21 of the best British series to stream in South Africa

Fleabag, The Crown, Line of Duty, Peaky Blinders, Downton Abbey, Gangs of London and more British series to watch online. By Bianca Coleman

Period dramas, police procedurals, espionage, murder, kidnapping, and sex and drug addiction … they are all here in our list of some of the best British series to stream.

21

CB Strike: Lethal White (Showmax)

20

Smother S1 (Showmax)

19

After Life (Netflix)

18

Little Birds (Showmax)

This adults-only British drama starring Juno Temple is set in the year 1955, when heiress Lucy Savage arrives in Tangier, coming face to face with a fiance she’s never met. She is soon captivated by an intriguing local woman and has to learn to come to grips with a barrage of culture shock.

17

Pursuit of Love (Showmax)

Set in Europe between the two World Wars, BBC miniseries The Pursuit of Love follows the adventures and misadventures of the fearless Linda Radlett and her best friend and cousin, Fanny Logan, as they seek out the ideal husband. An adaptation of Nancy Mitford’s celebrated 1945 novel, the romantic comedy-drama stars Lily James and Emily Beecham.

16

Intergalactic (Showmax)

In this Brit sci-fi, a cop is exiled to a prison colony. On the way there, her fellow convicts stage a mutiny and she has no choice but to join them on the run to a distant galaxy.

15

Gangs of London (Showmax)

When the head of London’s most powerful crime family is assassinated, the subsequent power vacuum threatens to tear the city apart as rival gangs vie for ultimate control. Starring Michelle Fairley (Game of Thrones).

14

The Capture (Showmax)

In this riveting eight-episode BBC crime thriller, a former soldier is accused of kidnapping – with damning CCTV footage to prove the crime. But as Detective Inspector Rachel Carey digs deeper, she begins to uncover a conspiracy that calls everything about the case into question.

13

The Bay (Showmax)

When detective sergeant, family liaison officer and mother of two Lisa Armstrong ends up having sex in an alleyway with a man she meets on a night out, she isn’t expecting to see him again… until he turns up as the prime suspect in the disappearance of his own kids on the very night Lisa was with him.

12

Brave New World (Showmax)

Based on Aldous Huxley’s classic 1932 novel, Brave New World imagines a utopian society that has achieved peace and stability through the prohibition of monogamy, privacy, money, family, and history itself. Brave New World carries an 18SN age restriction, with The Guardian suggesting that it should have been renamed Brave Nude World and adding, “Not since Game of Thrones have I seen so many nude scenes so happily, lavishly and gratuitously staged for our viewing pleasure.”

11

Bodyguard (Netflix)

Keeley Hawes (The Durrells) as Home Secretary Julia Montague and Richard Madden (Game of Thrones) as the bodyguard assigned for her protection lead the cast in this gripping six-part series.
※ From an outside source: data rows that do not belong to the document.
**config.mk**
```make
export PLATFORM = sky130hd
export DESIGN_NAME = uart_rx_stream
export DESIGN_NICKNAME = d
export VERILOG_FILES = /design/src/rtl/uart_rx_stream.sv
export SDC_FILE = /design/constraint.sdc
export NUM_CORES = 1
export LEC_CHECK = 0
export ABC_AREA = 1
export CORE_AREA = 8 8 111 62
export CTS_CLUSTER_SIZE = 40
export DETAILED_ROUTE_END_ITERATION = 12
export DIE_AREA = 0 0 119 70
export PLACE_DENSITY = 0.73
export SLEW_MARGIN = 20
export SYNTH_ARGS = -nofsm -noshare
export SYNTH_HDL_FRONTEND = slang
export SYNTH_SLANG_ARGS = --single-unit
```
**constraint.sdc**
```tcl
create_clock -name clk -period 2.14 [get_ports clk]
set_input_delay 0.428 -clock clk [delete_from_list [all_inputs] [get_ports clk]]
set_output_delay 0.428 -clock clk [all_outputs]
set_load 0.1 [all_outputs]
```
Police Sergeant David Budd is a British Army war veteran suffering from PTSD; he despises Montague’s politics, so that’s not a very good start for them. As the series unravels, the series comments on many issues regarding the controversy around government monitoring of private information and its regulation, and also on PTSD.

Bodyguard has numerous award nominations to its credit, and Madden won the Golden Globe for Best Actor – Television Series Drama. At the 71st Primetime Emmy Awards the series was nominated for Outstanding Drama Series.

10

Fleabag (Amazon Prime)

Phoebe Waller-Bridge did a one-woman stage show in 2013, and later turned it into this series in which she stars as, well, Fleabag. It’s not quite as dark as the stage production but it will definitely have you gazing inward to wonder why you are laughing at the situations she finds herself in.
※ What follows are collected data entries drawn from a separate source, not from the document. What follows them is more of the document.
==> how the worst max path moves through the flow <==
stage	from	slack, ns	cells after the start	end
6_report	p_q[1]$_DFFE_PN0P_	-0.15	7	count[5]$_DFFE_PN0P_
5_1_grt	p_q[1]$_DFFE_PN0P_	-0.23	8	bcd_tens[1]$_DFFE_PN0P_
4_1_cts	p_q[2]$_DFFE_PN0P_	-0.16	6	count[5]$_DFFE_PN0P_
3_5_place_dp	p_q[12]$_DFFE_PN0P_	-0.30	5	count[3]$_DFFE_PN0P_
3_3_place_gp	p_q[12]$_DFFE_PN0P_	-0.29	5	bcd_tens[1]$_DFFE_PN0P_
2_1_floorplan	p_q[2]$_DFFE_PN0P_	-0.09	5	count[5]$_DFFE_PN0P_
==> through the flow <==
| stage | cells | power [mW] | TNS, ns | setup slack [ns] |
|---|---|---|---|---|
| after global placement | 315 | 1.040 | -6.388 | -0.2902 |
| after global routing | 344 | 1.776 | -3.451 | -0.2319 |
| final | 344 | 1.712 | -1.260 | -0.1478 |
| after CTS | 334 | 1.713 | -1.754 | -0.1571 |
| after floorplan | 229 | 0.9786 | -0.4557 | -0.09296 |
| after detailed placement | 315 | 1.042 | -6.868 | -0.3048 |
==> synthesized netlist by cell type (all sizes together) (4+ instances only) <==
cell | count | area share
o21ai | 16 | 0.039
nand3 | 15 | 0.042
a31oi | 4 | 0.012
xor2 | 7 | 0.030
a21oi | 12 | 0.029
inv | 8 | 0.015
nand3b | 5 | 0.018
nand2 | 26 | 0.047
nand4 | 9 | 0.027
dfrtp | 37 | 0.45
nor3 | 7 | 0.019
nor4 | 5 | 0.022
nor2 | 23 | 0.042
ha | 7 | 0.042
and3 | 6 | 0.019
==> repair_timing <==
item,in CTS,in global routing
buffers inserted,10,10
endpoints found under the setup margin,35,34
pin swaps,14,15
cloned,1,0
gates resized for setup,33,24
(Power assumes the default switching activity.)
[src/rtl/rr_arbiter.sv]
// Combinational round-robin picker: searches upward from the requester after
// lastGnt_i, wrapping modulo NREQ, and returns a one-hot grant plus its index.
module rr_arbiter #(
    parameter int NREQ = 4,
    parameter int IDW  = $clog2(NREQ)
) (
    input  logic [NREQ-1:0] req_i,
    input  logic [IDW-1:0]  lastGnt_i,
    output logic [NREQ-1:0] gnt_o,
    output logic [IDW-1:0]  idx_o,
    output logic            valid_o
);

    logic [IDW-1:0] cand;

    // Walk offsets from farthest to nearest so the closest requester wins.
    always_comb begin
        gnt_o   = '0;
        idx_o   = '0;
        valid_o = 1'b0;
        cand    = '0;
        for (int off = NREQ; off >= 1; off--) begin
            cand = IDW'((int'(lastGnt_i) + off) % NREQ);
            if (req_i[cand]) begin
                gnt_o       = '0;
                gnt_o[cand] = 1'b1;
                idx_o       = cand;
                valid_o     = 1'b1;
            end
        end
    end

endmodule

[src/rtl/arith_share_ctrl.sv]
// Round-robin controller sharing one add / shift-add multiply datapath among
// NREQ requesters; results come back tagged with the served requester's ID.
module arith_share_ctrl
    import arith_share_pkg::*;
#(
    parameter  int NREQ  = DEF_NREQ,
    parameter  int WIDTH = DEF_WIDTH,
    localparam int IDW   = $clog2(NREQ)
) (
    input  logic                  clk,
    input  logic                  rst_n,
    input  logic [NREQ-1:0]       req_i,
    input  logic [NREQ*WIDTH-1:0] a_flat_i,
    input  logic [NREQ*WIDTH-1:0] b_flat_i,
    output logic [NREQ-1:0]       gnt_o,
    output logic                  busy_o,
    output logic                  done_o,
    output logic [IDW-1:0]        done_id_o,
    output logic [WIDTH:0]        sum_o,
    output logic [2*WIDTH-1:0]    product_o
);

    localparam int SW = $clog2(WIDTH + 1);

    state_e               state_q,   state_d;
    logic [NREQ-1:0]      gnt_q,     gnt_d;
    logic [IDW-1:0]       id_q,      id_d;
    logic [IDW-1:0]       lastGnt_q, lastGnt_d;
    logic [2*WIDTH-1:0]   mcand_q,   mcand_d;
    logic [WIDTH-1:0]     mplier_q,  mplier_d;
    logic [2*WIDTH-1:0]   acc_q,     acc_d;
    logic [SW-1:0]        step_q,    step_d;
    logic [WIDTH:0]       opSum_q,   opSum_d;
    logic [WIDTH:0]       sum_q,     sum_d;
    logic [2*WIDTH-1:0]   prod_q,    prod_d;

    logic [NREQ-1:0]      arbGnt;
    logic [IDW-1:0]       arbIdx;
    logic                 arbValid;
    logic [WIDTH-1:0]     aSel;
    logic [WIDTH-1:0]     bSel;
    logic [2*WIDTH-1:0]   addend;

    rr_arbiter #(
        .NREQ (NREQ),
        .IDW  (IDW)
    ) uArbiter (
        .req_i     (req_i),
        .lastGnt_i (lastGnt_q),
        .gnt_o     (arbGnt),
        .idx_o     (arbIdx),
        .valid_o   (arbValid)
    );

    assign aSel   = a_flat_i[arbIdx*WIDTH +: WIDTH];
    assign bSel   = b_flat_i[arbIdx*WIDTH +: WIDTH];
    assign addend = mplier_q[0] ? mcand_q : '0;

    always_ff @(posedge clk or negedge rst_n) begin
        if (!rst_n) begin
            state_q   <= IDLE;
            gnt_q     <= '0;
            id_q      <= '0;
            lastGnt_q <= IDW'(NREQ - 1);
            mcand_q   <= '0;
            mplier_q  <= '0;
            acc_q     <= '0;
            step_q    <= '0;
            opSum_q   <= '0;
            sum_q     <= '0;
            prod_q    <= '0;
        end else begin
            state_q   <= state_d;
            gnt_q     <= gnt_d;
            id_q      <= id_d;
            lastGnt_q <= lastGnt_d;
            mcand_q   <= mcand_d;
            mplier_q  <= mplier_d;
            acc_q     <= acc_d;
            step_q    <= step_d;
            opSum_q   <= opSum_d;
            sum_q     <= sum_d;
            prod_q    <= prod_d;
        end
    end

    // The sum is formed at acceptance but only published at DONE, so both
    // visible results change together and hold between completions.
    always_comb begin
        state_d   = state_q;
        gnt_d     = gnt_q;
        id_d      = id_q;
        lastGnt_d = lastGnt_q;
        mcand_d   = mcand_q;
        mplier_d  = mplier_q;
        acc_d     = acc_q;
        step_d    = step_q;
        opSum_d   = opSum_q;
        sum_d     = sum_q;
        prod_d    = prod_q;
        unique case (state_q)
            IDLE: begin
                if (arbValid) begin
                    state_d  = MUL;
                    gnt_d    = arbGnt;
                    id_d     = arbIdx;
                    mcand_d  = {{WIDTH{1'b0}}, aSel};
                    mplier_d = bSel;
                    acc_d    = '0;
                    step_d   = '0;
                    opSum_d  = {1'b0, aSel} + {1'b0, bSel};
                end
            end
            MUL: begin
                acc_d    = acc_q + addend;
                mplier_d = mplier_q >> 1;
                mcand_d  = mcand_q << 1;
                step_d   = step_q + SW'(1);
                if (step_q == SW'(WIDTH - 1)) begin
                    state_d = DONE;
                    prod_d  = acc_q + addend;
                    sum_d   = opSum_q;
                end
            end
            DONE: begin
                state_d   = IDLE;
                gnt_d     = '0;
                lastGnt_d = id_q;
            end
            default: state_d = IDLE;
        endcase
    end

    assign gnt_o     = gnt_q;
    assign busy_o    = (state_q != IDLE);
    assign done_o    = (state_q == DONE);
    assign done_id_o = id_q;
    assign sum_o     = sum_q;
    assign product_o = prod_q;

endmodule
Maybe because if we don’t laugh, we cry. And cry we did at the end. Fleabag is described as “a free-spirited and sexually active but angry and confused young woman in London.” Which is one way of putting it; there’s a lot more than that going on under the surface.
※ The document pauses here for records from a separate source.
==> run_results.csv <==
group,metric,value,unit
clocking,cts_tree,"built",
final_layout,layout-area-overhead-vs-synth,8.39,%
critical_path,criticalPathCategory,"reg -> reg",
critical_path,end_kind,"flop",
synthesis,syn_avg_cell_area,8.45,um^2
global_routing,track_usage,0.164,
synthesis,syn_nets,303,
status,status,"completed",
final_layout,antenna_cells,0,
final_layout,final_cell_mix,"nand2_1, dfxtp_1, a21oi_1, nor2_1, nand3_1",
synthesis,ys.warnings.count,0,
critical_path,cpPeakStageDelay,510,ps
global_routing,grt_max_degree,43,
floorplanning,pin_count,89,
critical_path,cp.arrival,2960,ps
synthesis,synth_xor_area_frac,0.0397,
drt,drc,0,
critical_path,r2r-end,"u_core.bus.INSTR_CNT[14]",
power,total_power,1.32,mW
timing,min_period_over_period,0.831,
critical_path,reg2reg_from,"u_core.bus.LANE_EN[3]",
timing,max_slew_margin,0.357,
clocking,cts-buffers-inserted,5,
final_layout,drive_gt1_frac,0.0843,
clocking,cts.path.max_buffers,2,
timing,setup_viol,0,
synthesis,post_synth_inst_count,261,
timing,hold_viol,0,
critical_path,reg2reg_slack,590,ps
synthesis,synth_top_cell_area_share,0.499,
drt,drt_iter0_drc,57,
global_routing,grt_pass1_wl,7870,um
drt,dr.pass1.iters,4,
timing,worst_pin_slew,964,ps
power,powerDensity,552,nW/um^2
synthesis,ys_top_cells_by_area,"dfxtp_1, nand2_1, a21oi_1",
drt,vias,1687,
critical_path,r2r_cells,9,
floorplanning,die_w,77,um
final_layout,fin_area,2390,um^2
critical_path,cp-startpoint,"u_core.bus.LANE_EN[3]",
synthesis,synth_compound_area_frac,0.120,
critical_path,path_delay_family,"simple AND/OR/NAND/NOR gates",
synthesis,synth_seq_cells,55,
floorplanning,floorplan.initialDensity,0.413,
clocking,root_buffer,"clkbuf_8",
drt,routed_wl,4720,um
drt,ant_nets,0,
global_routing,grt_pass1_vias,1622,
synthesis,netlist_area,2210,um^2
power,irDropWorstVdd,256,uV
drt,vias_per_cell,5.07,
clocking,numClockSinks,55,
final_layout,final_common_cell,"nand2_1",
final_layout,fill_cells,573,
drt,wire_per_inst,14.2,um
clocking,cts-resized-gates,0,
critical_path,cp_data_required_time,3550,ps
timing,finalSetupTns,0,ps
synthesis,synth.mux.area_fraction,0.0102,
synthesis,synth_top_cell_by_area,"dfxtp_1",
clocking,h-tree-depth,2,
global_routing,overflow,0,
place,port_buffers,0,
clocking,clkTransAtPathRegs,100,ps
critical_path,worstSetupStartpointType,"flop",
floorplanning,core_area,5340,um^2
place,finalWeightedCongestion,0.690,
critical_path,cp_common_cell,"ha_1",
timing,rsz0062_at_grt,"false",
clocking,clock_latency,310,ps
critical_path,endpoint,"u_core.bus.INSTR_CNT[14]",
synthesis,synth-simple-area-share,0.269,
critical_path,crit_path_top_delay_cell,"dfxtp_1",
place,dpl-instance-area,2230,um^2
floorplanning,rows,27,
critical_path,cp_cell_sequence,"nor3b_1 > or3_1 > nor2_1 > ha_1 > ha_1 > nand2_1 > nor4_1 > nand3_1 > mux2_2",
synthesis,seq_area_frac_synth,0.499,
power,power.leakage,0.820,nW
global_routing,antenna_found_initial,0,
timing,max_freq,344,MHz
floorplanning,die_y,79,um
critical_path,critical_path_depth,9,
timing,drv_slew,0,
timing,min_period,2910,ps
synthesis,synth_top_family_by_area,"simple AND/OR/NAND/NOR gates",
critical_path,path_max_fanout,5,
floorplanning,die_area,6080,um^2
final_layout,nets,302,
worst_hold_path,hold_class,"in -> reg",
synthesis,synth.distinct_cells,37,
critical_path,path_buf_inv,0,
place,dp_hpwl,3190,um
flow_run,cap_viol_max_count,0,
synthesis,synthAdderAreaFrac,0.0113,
### src/rtl/ghost_core_p.sv
// ghost_core_p: parametrised Ghost Processor execution core.
// Accepts one instruction {op[3:0], rd, a, b} per valid/ready handshake and
// executes it on a NUM_REGS x DATA_W register file. Single-cycle ops write
// back at the end of EXEC. MUL, shifts and rotates iterate one step per cycle
// in ITER, with the remaining step count visible on count.
// Ports:
//   clock, reset       rising-edge clock, synchronous active-low reset
//   data, instr_valid  instruction word and its valid strobe
//   w                  execution enable; low blocks new accepts only
//   instr_ready        core can accept (IDLE and w)
//   done               one-cycle pulse after an instruction completes
//   busy               instruction in flight (EXEC or ITER)
//   reg_values         flattened register file, R0 in the LSBs
//   count              remaining iterations of the current multi-cycle op
//   carry, overflow    ALU flags
module ghost_core_p #(
  parameter int unsigned  DATA_W   = 4,
  parameter int unsigned  NUM_REGS = 4,
  parameter int unsigned  CNT_W    = $clog2(DATA_W + 1),
  localparam int unsigned RA_W     = $clog2(NUM_REGS),
  localparam int unsigned INSTR_W  = 4 + 3 * RA_W
) (
  input  logic                         clock,
  input  logic                         reset,
  input  logic [INSTR_W-1:0]           data,
  input  logic                         instr_valid,
  input  logic                         w,
  output logic                         instr_ready,
  output logic                         done,
  output logic                         busy,
  output logic [NUM_REGS*DATA_W-1:0]   reg_values,
  output logic [CNT_W-1:0]             count,
  output logic                         carry,
  output logic                         overflow
);

  localparam int unsigned PW  = 2 * DATA_W;
  localparam int unsigned MSB = DATA_W - 1;

  localparam logic [3:0] OP_NOP  = 4'd0,  OP_MOVK = 4'd1,  OP_MOVR = 4'd2,
                         OP_INC  = 4'd3,  OP_DECK = 4'd4,  OP_INCK = 4'd5,
                         OP_ADD  = 4'd6,  OP_SUB  = 4'd7,  OP_MUL  = 4'd8,
                         OP_AND  = 4'd9,  OP_OR   = 4'd10, OP_NOT  = 4'd11,
                         OP_SL   = 4'd12, OP_SR   = 4'd13;

  typedef enum logic [1:0] {IDLE = 2'd0, EXEC = 2'd1, ITER = 2'd2} state_t;

  state_t              state_q, state_d;
  logic [INSTR_W-1:0]  ir_q, ir_d;
  logic [DATA_W-1:0]   rf [NUM_REGS];
  logic [DATA_W-1:0]   acc_q, acc_d;
  logic [PW-1:0]       mc_q, mc_d, prod_q, prod_d, prod_step;
  logic [CNT_W-1:0]    count_d, exec_n, n_shift, n_rot;
  logic                wb_en, flag_en, fin, c_d, v_d, accept;
  logic [DATA_W-1:0]   wb_val;

  // Instruction fields and operands (read from the register file in EXEC)
  logic [3:0]          op;
  logic [RA_W-1:0]     f_rd, f_a, f_b;
  logic [DATA_W-1:0]   ra, rb, rv, k_d;
  logic [31:0]         k_ext;

  assign op    = ir_q[INSTR_W-1 -: 4];
  assign f_rd  = ir_q[3*RA_W-1 -: RA_W];
  assign f_a   = ir_q[2*RA_W-1 -: RA_W];
  assign f_b   = ir_q[RA_W-1:0];
  assign ra    = rf[f_a];
  assign rb    = rf[f_b];
  assign rv    = rf[f_rd];
  assign k_d   = DATA_W'({f_a, f_b});
  assign k_ext = 32'(k_d);

  assign n_shift = (k_ext >= 32'(DATA_W)) ? CNT_W'(DATA_W) : CNT_W'(k_ext);
  assign n_rot   = CNT_W'(k_ext % 32'(DATA_W));

  // Add-type and sub-type datapaths with carry/borrow and signed overflow
  logic [DATA_W-1:0] add_x, add_y, sub_x, sub_y;
  logic [DATA_W:0]   sum, diff;
  logic              add_v, sub_v;

  assign add_x = (op == OP_ADD) ? ra : rv;
  assign add_y = (op == OP_INC) ? DATA_W'(1) : ((op == OP_INCK) ? k_d : rb);
  assign sub_x = (op == OP_DECK) ? rv : ra;
  assign sub_y = (op == OP_DECK) ? k_d : rb;
  assign sum   = {1'b0, add_x} + {1'b0, add_y};
  assign diff  = {1'b0, sub_x} - {1'b0, sub_y};
  assign add_v = (add_x[MSB] == add_y[MSB]) && (sum[MSB] != add_x[MSB]);
  assign sub_v = (sub_x[MSB] != sub_y[MSB]) && (diff[MSB] != sub_x[MSB]);

  // One iteration step: acc holds the shifted value, or the MUL multiplier
  logic [DATA_W-1:0] step_acc;
  logic              step_bit;

  always_comb begin
    step_acc = acc_q;
    step_bit = 1'b0;
    case (op)
      OP_SL:   begin step_bit = acc_q[MSB]; step_acc = acc_q << 1; end
      OP_SR:   begin step_bit = acc_q[0];   step_acc = acc_q >> 1; end
      OP_MUL:  step_acc = acc_q >> 1;
      4'd14:   begin step_bit = acc_q[MSB]; step_acc = {acc_q[DATA_W-2:0], acc_q[MSB]}; end
      4'd15:   begin step_bit = acc_q[0];   step_acc = {acc_q[0], acc_q[MSB:1]}; end
      default: ;
    endcase
  end

  assign prod_step = prod_q + (acc_q[0] ? mc_q : '0);

  assign instr_ready = reset && w && (state_q == IDLE);
  assign accept      = instr_valid && instr_ready;

  // Next-state and datapath control
  always_comb begin
    state_d = state_q;
    ir_d    = ir_q;
    count_d = count;
    acc_d   = acc_q;
    mc_d    = mc_q;
    prod_d  = prod_q;
    wb_en   = 1'b0;
    flag_en = 1'b0;
    fin     = 1'b0;
    wb_val  = '0;
    c_d     = 1'b0;
    v_d     = 1'b0;
    exec_n  = '0;
    case (state_q)
      IDLE: begin
        if (accept) begin
          ir_d    = data;
          state_d = EXEC;
        end
      end
      EXEC: begin
        state_d = IDLE;
        fin     = 1'b1;
        wb_en   = 1'b1;
        flag_en = 1'b1;
        case (op)
          OP_NOP:  begin wb_en = 1'b0; flag_en = 1'b0; end
          OP_MOVK: wb_val = k_d;
          OP_MOVR: wb_val = ra;
          OP_INC, OP_INCK, OP_ADD: begin
            wb_val = sum[MSB:0];
            c_d    = sum[DATA_W];
            v_d    = add_v;
          end
          OP_DECK, OP_SUB: begin
            wb_val = diff[MSB:0];
            c_d    = diff[DATA_W];
            v_d    = sub_v;
          end
          OP_MUL:  exec_n = CNT_W'(DATA_W);
          OP_AND:  wb_val = ra & rb;
          OP_OR:   wb_val = ra | rb;
          OP_NOT:  wb_val = ~rv;
          OP_SL, OP_SR: begin wb_val = rv; exec_n = n_shift; end
          default: begin wb_val = rv; exec_n = n_rot; end
        endcase
        // Zero-length shifts/rotates fall through as a rewrite of rd with flags 0
        if (exec_n != '0) begin
          state_d = ITER;
          fin     = 1'b0;
          wb_en   = 1'b0;
          flag_en = 1'b0;
          count_d = exec_n;
          acc_d   = (op == OP_MUL) ? rb : rv;
          mc_d    = PW'(ra);
          prod_d  = '0;
        end
      end
      ITER: begin
        acc_d   = step_acc;
        mc_d    = mc_q << 1;
        prod_d  = prod_step;
        count_d = count - CNT_W'(1);
        if (count == CNT_W'(1)) begin
          state_d = IDLE;
          fin     = 1'b1;
          wb_en   = 1'b1;
          flag_en = 1'b1;
          if (op == OP_MUL) begin
            wb_val = prod_step[MSB:0];
            c_d    = |prod_step[PW-1:DATA_W];
            v_d    = |prod_step[PW-1:DATA_W];
          end else begin
            wb_val = step_acc;
            c_d    = step_bit;
          end
        end
      end
      default: state_d = IDLE;
    endcase
  end

  // State register
  always_ff @(posedge clock) begin
    if (!reset) state_q <= IDLE;
    else        state_q <= state_d;
  end

  // Datapath, register file and status registers; reset aborts any op
  always_ff @(posedge clock) begin
    if (!reset) begin
      ir_q     <= '0;
      acc_q    <= '0;
      mc_q     <= '0;
      prod_q   <= '0;
      count    <= '0;
      done     <= 1'b0;
      busy     <= 1'b0;
      carry    <= 1'b0;
      overflow <= 1'b0;
      for (int unsigned i = 0; i < NUM_REGS; i++) rf[i] <= '0;
    end else begin
      ir_q   <= ir_d;
      acc_q  <= acc_d;
      mc_q   <= mc_d;
      prod_q <= prod_d;
      count  <= count_d;
      done   <= fin;
      busy   <= (state_d != IDLE);
      if (wb_en) rf[f_rd] <= wb_val;
      if (flag_en) begin
        carry    <= c_d;
        overflow <= v_d;
      end
    end
  end

  for (genvar g = 0; g < NUM_REGS; g++) begin : g_flat
    assign reg_values[g*DATA_W +: DATA_W] = rf[g];
  end

endmodule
In the words of The Guardian, it is quite simply “the most electrifying, devastating TV in years”. All the awards people agreed, as Fleabag swept up multiple wins in several categories.

Fun fact: Waller-Bridge also wrote and executive-produced Killing Eve.

9

Gentleman Jack (Showmax)

Suranne Jones (Doctor Foster) plays landowner and industrialist Anne Lister; the series is set in 1832 in Yorkshire, and is based on Lister’s collected diaries of Lister, which contain over four million words written largely in secret code, documenting a lifetime of lesbian relationships.

“Gentleman Jack is a true TV marvel – romantic, raw and totally radical…the wonder of this lesbian period drama is the way it mixed the traditional with the groundbreaking – all while pulling in millions of fans,” said The Guardian about this ground-breaking British series.

8

Harlots (Showmax)

Set in 18th-Century London, this British series focuses on brothel-keeper Margaret Wells (Samantha Morton), her daughters, and her arch rival Lydia Quigley (Lesley Manville), who will do anything to bring her enemy down.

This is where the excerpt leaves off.